In Grubb v. Norton Hospitals, Inc., http://opinions.kycourts.net/sc/2010-SC-000532-DG.pdf (issued 5/23/13), the Kentucky Supreme Court reversed a decision of the Court of Appeals that had upheld a defense jury verdict entered by the trial court in a medical negligence case based on plaintiff’s allegation of error during jury selection. In particular, the Supreme Court held that the trial court should have excused for cause on the plaintiff’s motion two jurors: (1) the parent of a long-term employee of the defendant hospital who indicated he would have difficulty being impartial; and (2) a female juror for whom a medical expert witness for one of the defendants had done two obstetrical deliveries.

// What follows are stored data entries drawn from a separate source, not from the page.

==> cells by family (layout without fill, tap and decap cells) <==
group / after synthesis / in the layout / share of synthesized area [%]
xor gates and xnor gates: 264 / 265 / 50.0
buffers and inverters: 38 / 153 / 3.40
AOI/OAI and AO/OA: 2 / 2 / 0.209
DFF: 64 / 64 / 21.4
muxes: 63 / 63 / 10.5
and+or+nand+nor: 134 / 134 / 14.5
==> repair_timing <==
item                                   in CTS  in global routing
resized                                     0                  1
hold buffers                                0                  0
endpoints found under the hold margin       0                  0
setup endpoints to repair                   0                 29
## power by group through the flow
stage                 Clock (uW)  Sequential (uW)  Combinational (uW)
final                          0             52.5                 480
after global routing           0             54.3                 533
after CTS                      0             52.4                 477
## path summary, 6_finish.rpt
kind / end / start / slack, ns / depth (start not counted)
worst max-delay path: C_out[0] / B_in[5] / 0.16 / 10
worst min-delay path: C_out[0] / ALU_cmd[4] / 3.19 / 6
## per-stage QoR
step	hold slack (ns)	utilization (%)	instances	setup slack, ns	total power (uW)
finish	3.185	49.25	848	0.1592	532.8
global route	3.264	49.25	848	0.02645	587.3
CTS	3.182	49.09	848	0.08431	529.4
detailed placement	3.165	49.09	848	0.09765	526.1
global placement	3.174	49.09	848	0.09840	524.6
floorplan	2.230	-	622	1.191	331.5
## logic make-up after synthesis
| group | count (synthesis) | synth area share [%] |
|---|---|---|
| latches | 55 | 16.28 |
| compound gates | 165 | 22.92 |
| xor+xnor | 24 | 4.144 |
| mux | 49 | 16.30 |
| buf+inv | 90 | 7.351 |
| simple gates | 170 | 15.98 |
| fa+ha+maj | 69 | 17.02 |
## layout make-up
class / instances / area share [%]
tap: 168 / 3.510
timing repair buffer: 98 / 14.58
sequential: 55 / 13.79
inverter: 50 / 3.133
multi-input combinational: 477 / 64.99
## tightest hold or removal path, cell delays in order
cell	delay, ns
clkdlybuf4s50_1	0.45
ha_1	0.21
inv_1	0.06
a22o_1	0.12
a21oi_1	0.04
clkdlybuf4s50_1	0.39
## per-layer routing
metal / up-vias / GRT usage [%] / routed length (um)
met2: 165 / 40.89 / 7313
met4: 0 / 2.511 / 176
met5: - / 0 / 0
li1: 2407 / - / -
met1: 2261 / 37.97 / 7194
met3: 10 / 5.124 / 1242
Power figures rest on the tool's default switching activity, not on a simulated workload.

In reversing the trial court, the Supreme Court held that principles adopted in a series of criminal cases (starting with Shane v. Com., 243 S.W.3d 336 (Ky. 2007), followed by King v. Com., 276 S.W.3d 270 (Ky. 2009), culminating in Gabbard v. Com., 297 S.W.3d 844 (Ky. 2009)) to determine whether a trial court’s denial of a challenge for cause was erroneous or harmless should apply equally in civil cases. The Court’s analysis as it evolved in those criminal cases has placed an additional procedural burden over and above moving to strike a juror for cause on the moving party in order to preserve the matter for appellate review and to avoid a finding of harmless error. Specifically, one seeking reversal based on the trial court’s denial of a challenge for cause must have used a peremptory challenge on the challenged juror, and then listed on the jury strike sheet an alternate juror on whom the moving party would have used a peremptory challenge if the motion to strike had been granted. If the juror designated in the alternative peremptory challenge by the complaining party ends up sitting on the jury, the trial court’s error will not be deemed harmless.

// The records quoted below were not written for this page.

==> flow/design.v <==
module MyDesign (
  input   wire dut_run                    , 
  output  reg dut_busy                   ,
  input   wire reset_b                    ,  
  input   wire clk                        ,
  output reg        input_sram_write_enable    ,
  output reg [11:0] input_sram_write_addresss  ,
  output reg [15:0] input_sram_write_data      ,
  output reg [11:0] input_sram_read_address    ,
  input wire [15:0] input_sram_read_data       ,
  output reg        output_sram_write_enable    ,
  output reg [11:0] output_sram_write_addresss  ,
  output reg [15:0] output_sram_write_data      ,
  output reg [11:0] output_sram_read_address    ,
  input wire [15:0] output_sram_read_data       ,
  output reg        scratchpad_sram_write_enable    ,
  output reg [11:0] scratchpad_sram_write_addresss  ,
  output reg [15:0] scratchpad_sram_write_data      ,
  output reg [11:0] scratchpad_sram_read_address    ,
  input wire [15:0] scratchpad_sram_read_data       ,
  output reg        weights_sram_write_enable    ,
  output reg [11:0] weights_sram_write_addresss  ,
  output reg [15:0] weights_sram_write_data      ,
  output reg [11:0] weights_sram_read_address    ,
  input wire [15:0] weights_sram_read_data       
);
  reg enable_reading_N, kernel_matrix_read, alternate_reg_storage, enable_reading_input_matrix, enable_accumulating, enable_relu, max_pooling_output_flag, enable_maxpooling, write_to_sram_flag, accumulate_to_write_to_sram, write_to_higher_bits_flag, new_matrix_flag, append_zero_flag, output_sram_write_enable_flag, increment_address_flag, reset_flag_set;
  reg signed [7:0] kernel_matrix_0, kernel_matrix_1, kernel_matrix_2, kernel_matrix_3, kernel_matrix_4, kernel_matrix_5, kernel_matrix_6, kernel_matrix_7, kernel_matrix_8;
  reg signed [7:0] input_temp_reg_1, input_temp_reg_2, input_temp_reg_3, input_temp_reg_4, input_temp_reg_5, input_temp_reg_6;
  reg [5:0] current_state, next_state;
  reg [6:0] N_value, row_number, col_number_tracker;
  reg [1:0] traversal_row_number, row_number_tracker;
  reg signed [7:0] kernel_reg_1, kernel_reg_2, kernel_reg_3;
  reg signed [8:0] relu_output_2, relu_input_1, relu_output_1, relu_input_2, max_pooling_reg_1, max_pooling_reg_2;
  reg signed [19:0] accum1, accum2;
  reg [15:0] max_pooling_output, address_reference_for_right_shifting;
  reg [1:0] current_state_1, next_state_1;
  reg [19:0] write_to_higher_bits_counter;
  parameter [3:0]
    Idle = 4'b0000,
    read_N_state = 4'b0001,
    delay_state = 4'b0010,
    read_inputs_1 = 4'b0011,
    read_inputs_2 = 4'b0100,
    delay_state_1 = 4'b0101,
    delay_state_2 = 4'b0110,
    delay_state_3 = 4'b0111,
    delay_state_4 = 4'b1000,
    delay_state_5 = 4'b1001;
  parameter [1:0]
    start_relu = 2'b00,
    stop_relu = 2'b01,
    generate_output = 2'b10,
    write_to_sram = 2'b11;
  always @(*) begin
    alternate_reg_storage = 1;
    enable_accumulating = 0;  
    write_to_sram_flag = 0;
    enable_reading_N = 0;
    enable_reading_input_matrix = 0;
    dut_busy = 1;
    casex(current_state) 
      Idle: begin  
              dut_busy = 0;
              if(dut_run)
              begin     
                next_state = read_N_state;
              end
              else
                next_state = Idle;
            end
      read_N_state: begin  
                      enable_reading_N = 1;
                      if(new_matrix_flag) 
                        next_state = read_inputs_1;
                      else
                        next_state = delay_state;
                    end
      delay_state:  begin  
                      enable_reading_N = 1;
                      next_state = read_inputs_1;
                    end
      read_inputs_1:  begin  
                        if(N_value == 7'h7f)
                          begin
                            next_state = delay_state_1;
                          end
                        else
                          begin
                            enable_reading_input_matrix = 1;
                            enable_accumulating = 1;
                            next_state = read_inputs_2;
                          end
                      end
      read_inputs_2:  begin  
                        alternate_reg_storage = 0;
                        if(new_matrix_flag)
                          next_state = read_N_state;
                        else
                          next_state = read_inputs_1;
                          enable_reading_input_matrix = 1;
                      end
      delay_state_1: begin  
                        next_state = delay_state_2;
                      end
      delay_state_2: begin
                        next_state = delay_state_3;
                      end
      delay_state_3: begin
                        next_state = delay_state_4;
                      end
      delay_state_4: begin
                      next_state = delay_state_5;
                    end
      delay_state_5: begin
                      next_state = Idle;
                    end
      default:  begin
                  next_state = Idle;
                end
    endcase
  end
  always @(posedge clk or negedge reset_b) begin
    if (!reset_b)
      current_state <= Idle;
    else
      current_state <= next_state;
  end
  always @(*) begin
    enable_relu = 0;    
    enable_maxpooling = 0; 
    casex(current_state_1) 
      start_relu:   
        begin
          if(traversal_row_number == 3 || reset_flag_set)
            begin
              next_state_1 = stop_relu;
              enable_relu = 1;
            end
          else if(traversal_row_number == 1)   
          begin
            next_state_1 = start_relu;
          end
          else 
            begin
              next_state_1 = start_relu;
            end
        end
      stop_relu: begin  
        enable_maxpooling = 1;
        next_state_1 = generate_output;
      end
      generate_output: begin  
        next_state_1 = write_to_sram;
        write_to_sram_flag = 1;
      end
      write_to_sram: begin  
        next_state_1 = start_relu;
      end
    endcase
  end
  always @(posedge clk) begin
    if (!reset_b)
      current_state_1 <= start_relu;
    else
      current_state_1 <= next_state_1;
  end
  always @(posedge clk) begin
    if(current_state == Idle || current_state == delay_state_5)
      reset_flag_set <= 0;
    if(current_state == 0)
      begin
        input_sram_read_address <= 0;
        col_number_tracker <= 1;
        traversal_row_number <= 1;
        row_number_tracker <= 1;
        new_matrix_flag <= 0; 
        address_reference_for_right_shifting <= 1;
        row_number <= 1;
      end
    else if(enable_reading_N)
      begin
        N_value <= input_sram_read_data[7:0];
        input_sram_read_address <= input_sram_read_address + 1;
        if(input_sram_read_data[15:0] == 16'hffff)
          reset_flag_set <= 1;
        if(input_sram_read_data[7:0] != 7'h7f)
          new_matrix_flag <= 0;
      end
    else if(enable_reading_input_matrix)
      begin
        if (alternate_reg_storage) begin
          input_temp_reg_1 <= input_sram_read_data[15:8];
          input_temp_reg_2 <= input_sram_read_data[7:0];
          input_temp_reg_4 <= input_sram_read_data[7:0];
          traversal_row_number <= traversal_row_number + 1;
          if(traversal_row_number != 3)
            input_sram_read_address <= input_sram_read_address + (N_value/2 - 1);
          else 
            begin
              traversal_row_number <= 1;
               if(col_number_tracker == (N_value/2 - 1) && row_number_tracker % 2 == 0)  
                begin
                  if(row_number + 1 == N_value/2)  
                    begin
                      input_sram_read_address <= input_sram_read_address + 1;
                      new_matrix_flag <= 1;
                      col_number_tracker <= 1;
                      address_reference_for_right_shifting <= input_sram_read_address + 2;
                      row_number <= 1;
                      row_number_tracker <= 1;
                    end
                  else  
                    begin
                      address_reference_for_right_shifting <= input_sram_read_address - (N_value - 1);
                      col_number_tracker <= 1;
                      row_number <= row_number + 1;
                      input_sram_read_address <= input_sram_read_address - (N_value - 1);
                      row_number_tracker <= 1;
                    end
                end
              else if(row_number_tracker % 2 == 0)  
                begin
                  col_number_tracker <= col_number_tracker + 1;
                  address_reference_for_right_shifting <= address_reference_for_right_shifting + 1;
                  input_sram_read_address <= address_reference_for_right_shifting + 1;
                  row_number_tracker <= 1;
                end
              else  
                begin
                  row_number_tracker <= row_number_tracker + 1;
                  input_sram_read_address <= input_sram_read_address - (N_value/2 + 1); 
                end
            end
        end
        else begin
          input_temp_reg_3 <= input_sram_read_data[15:8];
          input_temp_reg_5 <= input_sram_read_data[15:8];
          input_temp_reg_6 <= input_sram_read_data[7:0];
          input_sram_read_address <= input_sram_read_address + 1;
        end
      end
  end
  always @(posedge clk) begin
    if(current_state == Idle)
      begin
        accum1 <= 0;
        accum2 <= 0;
      end
    else if(enable_accumulating)
      begin
        accum1 <= accum1 + (input_temp_reg_1 * kernel_reg_1) + (input_temp_reg_2 * kernel_reg_2) + (input_temp_reg_3 * kernel_reg_3);  
        accum2 <= accum2 + (input_temp_reg_4 * kernel_reg_1) + (input_temp_reg_5 * kernel_reg_2) + (input_temp_reg_6 * kernel_reg_3);  
      end
    else
      begin
        if(traversal_row_number == 2)
          begin
            accum1 <= 0;
            accum2 <= 0;
            relu_input_1 <= accum1;
            relu_input_2 <= accum2;
            kernel_reg_1 <= kernel_matrix_0;
            kernel_reg_2 <= kernel_matrix_1;
            kernel_reg_3 <= kernel_matrix_2;
          end
        else if(traversal_row_number == 3)
          begin
            kernel_reg_1 <= kernel_matrix_3;
            kernel_reg_2 <= kernel_matrix_4;
            kernel_reg_3 <= kernel_matrix_5;
          end
        else
          begin
            kernel_reg_1 <= kernel_matrix_6;
            kernel_reg_2 <= kernel_matrix_7;
            kernel_reg_3 <= kernel_matrix_8;
          end
      end
  end
  always @(posedge clk) begin
    begin
      if(enable_relu)  
        begin
          if(relu_input_1 < 0)
            relu_output_1 <= 0;
          else if(relu_input_1 > 127)
            relu_output_1 <= 127;
          else
            relu_output_1 <= relu_input_1;
        end
      else
        relu_output_1 <= relu_output_1;
    end
  end
  always @(posedge clk)
    begin
      if(enable_relu)
        begin
          if(relu_input_2 < 0)
            relu_output_2 <= 0;
          else if(relu_input_2 > 127)
            relu_output_2 <= 127;
          else
            relu_output_2 <= relu_input_2;
        end
      else  
        relu_output_2 <= relu_output_2;
    end
  always @(posedge clk) 
    begin
      if(current_state == Idle)
        begin
          max_pooling_output_flag <= 0;
          write_to_higher_bits_flag <= 1;
          max_pooling_output <= 0;
          accumulate_to_write_to_sram <= 0;
          write_to_higher_bits_counter <= 0;
        end
      else if(enable_maxpooling)
        begin
        if(max_pooling_output_flag)
          begin
            max_pooling_reg_1 <= (relu_output_1 > relu_output_2)? relu_output_1: relu_output_2;  
            if(row_number == (N_value/2-1) && col_number_tracker == (N_value/2-1))
            begin
              append_zero_flag <= 1;
              if(reset_flag_set)
                begin
                  max_pooling_reg_2 <= 1'bx;
                  accumulate_to_write_to_sram <= 1;
                  max_pooling_output_flag <= 1;
                end
            end
          end
        else
          begin
            max_pooling_reg_2 <= (relu_output_1 > relu_output_2)? relu_output_1: relu_output_2;
            accumulate_to_write_to_sram <= 1;
          end
      end
      if(current_state_1 == generate_output)
        max_pooling_output_flag <= ~max_pooling_output_flag;
      if(accumulate_to_write_to_sram)
        begin
          accumulate_to_write_to_sram <= 0;
          if(write_to_higher_bits_flag)
            begin
              max_pooling_output[7:0] <= (max_pooling_reg_1 > max_pooling_reg_2)? max_pooling_reg_1: max_pooling_reg_2;  
              write_to_higher_bits_flag <= 0;
              if(write_to_higher_bits_counter > 1)
                output_sram_write_enable_flag <= 1;
            end
          else 
            begin
              write_to_higher_bits_flag <= 1;
              max_pooling_output[15:8] <= (max_pooling_reg_1 > max_pooling_reg_2)? max_pooling_reg_1: max_pooling_reg_2;  
              if(append_zero_flag)
                begin
                  max_pooling_output[7:0] <= 0;
                  append_zero_flag <= 0;
                  output_sram_write_enable_flag <= 1;
                  write_to_higher_bits_flag <= 0;
                end
            end
        end
      if(current_state_1 == write_to_sram)
        write_to_higher_bits_counter <= write_to_higher_bits_counter + 1; 
      if(current_state_1 == start_relu)
        output_sram_write_enable_flag <= 0;
  end
  always @(posedge clk)
    begin
      if(current_state_1 == start_relu && traversal_row_number == 1)
        output_sram_write_enable <= 0;
      if(output_sram_write_enable_flag)  
        begin
          output_sram_write_enable <= 1;
          output_sram_write_data <= max_pooling_output;
          increment_address_flag <= 1;
        end
      if(current_state == Idle && dut_run)
        output_sram_write_addresss <= 0;
      else if(increment_address_flag)
        begin
          increment_address_flag <= 0;
          output_sram_write_addresss <= output_sram_write_addresss + 1;
        end
    end
  always @(posedge clk) begin
    if(current_state == Idle)
      begin
        kernel_matrix_read <= 0;
        weights_sram_read_address <= 0;
      end
    else if(reset_b && kernel_matrix_read)  
      begin
        if(weights_sram_read_address == 1)
          begin
            kernel_matrix_0 <= weights_sram_read_data[15:8];
            kernel_matrix_1 <= weights_sram_read_data[7:0];
          end
        else if(weights_sram_read_address == 2)
          begin
            kernel_matrix_2 <= weights_sram_read_data[15:8];
            kernel_matrix_3 <= weights_sram_read_data[7:0];
          end
        else if(weights_sram_read_address == 3)
          begin
            kernel_matrix_4 <= weights_sram_read_data[15:8];
            kernel_matrix_5 <= weights_sram_read_data[7:0];
          end
        else if(weights_sram_read_address == 4)
          begin
            kernel_matrix_6 <= weights_sram_read_data[15:8];
            kernel_matrix_7 <= weights_sram_read_data[7:0];
          end
        else if(weights_sram_read_address == 5)
          begin
            kernel_matrix_8 <= weights_sram_read_data[15:8];
            kernel_matrix_read <= 0;
          end
        weights_sram_read_address <= weights_sram_read_address + 1;
      end  
    if(!new_matrix_flag)
      kernel_matrix_read <= 1;
    else
      kernel_matrix_read <= 0;
  end
endmodule
==> flow/config.mk <==
export PLATFORM = sky130hd
export DESIGN_NAME = MyDesign
export DESIGN_NICKNAME = MyDesign
export VERILOG_FILES = /design/flow/design.v
export SDC_FILE = /design/flow/constraint.sdc
export NUM_CORES = 4
export LEC_CHECK = 1
export CORE_UTILIZATION = 50
==> flow/run.sh <==
#!/bin/bash
# OpenROAD 26Q1-2900-gdf79404cd8, Yosys 0.63+post, stock flow scripts
make -C /OpenROAD-flow-scripts/flow DESIGN_CONFIG=/design/flow/config.mk WORK_HOME=/design/flow/orfs finish
==> flow/constraint.sdc <==
current_design MyDesign

set clk_period 5.6
set clk_io_pct 0.2

create_clock -name clk0 -period $clk_period [get_ports {clk}]

set non_clock_inputs [all_inputs -no_clocks]
set_input_delay [expr $clk_period * $clk_io_pct] -clock clk0 $non_clock_inputs
set_output_delay [expr $clk_period * $clk_io_pct] -clock clk0 [all_outputs]
==> impl_metrics.json <==
{
  "grt_usage_pct": 24.6,
  "fmax_ghz": 0.169,
  "die_h_um": 230,
  "cts_tree": "yes",
  "drc": 0,
  "instances_no_fill": 3516,
  "synth_top_area_share_pct": 26.3,
  "synth.distinct_cells": 89,
  "drt_iter0_markers": 967,
  "finalClockPeriodUsage_pct": 105,
  "slew_headroom_pct": 41.3,
  "critPathArrivalTime_ps": 6320,
  "yosysTopAreaCell": "edfxtp_1",
  "setup-violations-final": 2,
  "seq_area_sq_mm": 0.00929,
  "violations": "negative setup slack",
  "crit_buf_inv": 5,
  "htree_num_levels": 2,
  "synth-edff-count": 227,
  "drv_slew": 0,
  "status": "finished, violations left",
  "cap_violations": 0,
  "r2r_start": "input_temp_reg_3[4]$_DFFE_PP_",
  "ys_ff": 348,
  "worst_pin_slew_ps": 881,
  "fin_util_pct": 58.1,
  "cp.depth": 21,
  "portBuffers": 88,
  "wl_per_cell_um": 17.0,
  "core_util_floorplan_pct": 50.6,
  "syn_area_sq_mm": 0.0259,
  "setup_ws_ps": -306,
  "gr-total-overflow": 0,
  "cp.required_ps": 6010,
  "design_area_sq_mm": 0.0298,
  "endpoint": "accum1[8]$_SDFFE_PP0P_",
  "synth_area_per_cell_sq_um": 9.96,
  "yosysChipArea_sq_mm": 0.0259,
  "r2r_slack_ps": -310,
  "num_rows": 83,
  "fill_cells": 4182,
  "cts_sinks": 348,
  "yosysSeqAreaShare_pct": 35.8,
  "cts_made_buffers": 41,
  "ys_cells": 2605,
  "path_cells": "nand2_2 -> fa_1 -> inv_1 -> fa_1 -> inv_2 -> fa_1 -> inv_1 -> fa_1 -> fa_1 -> fa_1 -> inv_2 -> fa_1 -> inv_2 -> ha_4 -> o21ai_2 -> o21bai_1 -> a21oi_2 -> xnor2_1 -> xnor3_1 -> nand2_1 -> a21oi_1",
  "synth_cells": 2605,
  "core-area_sq_mm": 0.0513,
  "ys.flop_type": "edfxtp_1",
  "antenna_found_initial": 0,
  "postRouteAntennaNets": 0,
  "r2r-end": "accum1[8]$_SDFFE_PP0P_",
  "crit_family": "adder cells",
  "io_pins": 232,
  "grt_max_degree": 50,
  "critPathCaptureType": "flip-flop",
  "synthTopCellsByCount": "299 x inv_1, 278 x nand2_1, 227 x edfxtp_1",
  "dieArea_sq_mm": 0.0528,
  "place.gp.congestion": 0.942,
  "cts_root_buffer": "clkbuf_16",
  "grt_pass1_wl_um": 96600,
  "yosysWarnings": 112,
  "path_clk_slew_ps": 60,
  "cts_max_path_buffers": 3,
  "drt-pass1-iter-count": 5,
  "slowest_stage": "edfxtp_1",
  "dp_hpwl_um": 44900,
  "crit_path_max_fanout": 7,
  "startpoint": "input_temp_reg_3[4]$_DFFE_PP_",
  "vias_per_cell": 5.16,
  "async_reset_ff_share_pct": 2.87,
  "area_growth_pct": 14.9,
  "hold_viol_final": 0,
  "comb_area_sq_mm": 0.0149,
  "fin_setup_tns_ps": -574,
  "openroad.warnings": 68,
  "antenna-diode-count": 0,
  "hp-class": "reg -> reg",
  "yosysMostFrequentCell": "inv_1",
  "rsz0062_at_grt": "yes",
  "ff2ff_path_depth": 21,
  "wl_um": 59800,
  "die_w_um": 230,
  "path_class": "reg -> reg",
  "dp.cells": 3408,
  "synthTopCellsByArea": "edfxtp_1 26%, fa_1 13%, ha_1 9.3%",
  "final_layout_size_suffix_gt1_share_pct": 11.1,
  "fin_skew_ps": 20.6,
  "postPlaceCellArea_sq_mm": 0.0280,
  "grt_pass1_vias": 18193,
  "crit_top_cell": "fa_1",
  "max_stage_delay_ps": 550,
  "num_vias": 18139,
  "min_period_ps": 5910,
  "start_kind": "flip-flop",
  "clock_latency_ps": 570
}
==> area by class of cell <==
class,instances,area share [%]
timing repair buffer,250,7.79
sequential,348,31.2
clock buffer,57,3.82
inverter,301,3.79
clock inverter,19,0.622
tap,680,2.86
multi-input combinational,1861,49.9
==> repair_timing <==
item	in CTS	in global routing
hold buffers	0	0
pin swaps	6	85
setup buffers	6	26
setup endpoints to repair	5	7
resized	11	56
hold endpoints to repair	0	0
gates cloned	0	1
==> how the worst min path moves through the flow <==
stage                              start  slack (ps)  depth (start not counted)                         end
finish        current_state[7]$_DFF_PN0_         340                          0  current_state[4]$_DFF_PN0_
global route  current_state[1]$_DFF_PN0_         360                          0  current_state[6]$_DFF_PN0_
CTS           current_state[7]$_DFF_PN0_         350                          0  current_state[4]$_DFF_PN0_
==> cells by family after synthesis <==
logic type	Yosys count	synth area share, %
compound gates	317	7.68
xor+xnor	214	7.47
fa+ha+maj	355	21.8
simple gates	797	15.3
other cells	1	0.0145
buf+inv	510	9.41
mux	63	2.49
flops	348	35.8
==> placed cells by master, fill, tap and decap left out, drive strengths merged, types with 7 or more instances in the layout <==
| cell type | Yosys | layout |
|---|---|---|
| inv | 300 | 302 |
| nand2 | 279 | 279 |
| edfxtp | 227 | 227 |
| ha | 193 | 193 |
| fa | 162 | 162 |
| buf | 135 | 161 |
| xnor2 | 145 | 145 |
| and2 | 133 | 133 |
| nor2 | 126 | 126 |
| conb | 1 | 115 |
| dfxtp | 111 | 111 |
| o21ai | 101 | 101 |
| clkdlybuf4s50 | 0 | 88 |
| a21oi | 84 | 84 |
| nand3 | 67 | 67 |
| xor2 | 65 | 65 |
| clkbuf | 74 | 58 |
| mux2i | 53 | 53 |
| nor3 | 33 | 33 |
| nor2b | 27 | 27 |
| nand4 | 26 | 26 |
| or3 | 24 | 24 |
| and3 | 23 | 23 |
| o21a | 16 | 16 |
| a21o | 16 | 16 |
| a211oi | 16 | 16 |
| nand2b | 15 | 15 |
| clkinv | 1 | 15 |
| o211ai | 12 | 12 |
| nor4 | 12 | 12 |
| mux2 | 10 | 10 |
| o221ai | 10 | 10 |
| a31oi | 10 | 10 |
| dfrtp | 9 | 9 |
| a21boi | 7 | 7 |
==> state kept, by name, summed over array words and instances (netlist names), 10 cells and up <==
register / flops
output_sram_write_addresss: 12
max_pooling_output: 16
weights_sram_read_address: 12
current_state: 10
input_sram_read_address: 12
address_reference_for_right_shifting: 12
output_sram_write_data: 16
write_to_higher_bits_counter: 20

In Grubb v. Norton, the plaintiff’s lawyers partially followed the procedure set forth in those criminal cases, and named two other jurors on whom they would have used peremptory challenges if they had not had to use one on the parent of the hospital employee and if their for-cause challenge had been granted as to the former patient of the expert (on whom they did not use a peremptory, but who was excused as an alternate before deliberations began). Though the opinion did not say so, one must presume that the juror who was designated as an alternate peremptory challenge for the hospital employee’s parent ended up sitting on the jury. Thus, the Court found that substantial error had occurred, requiring reversal and retrial. However, the decision appears to have been a close call as both the majority opinion and the concurring opinion commented on the limited follow-up questioning the complaining party’s counsel did of the jurors who were challenged for cause.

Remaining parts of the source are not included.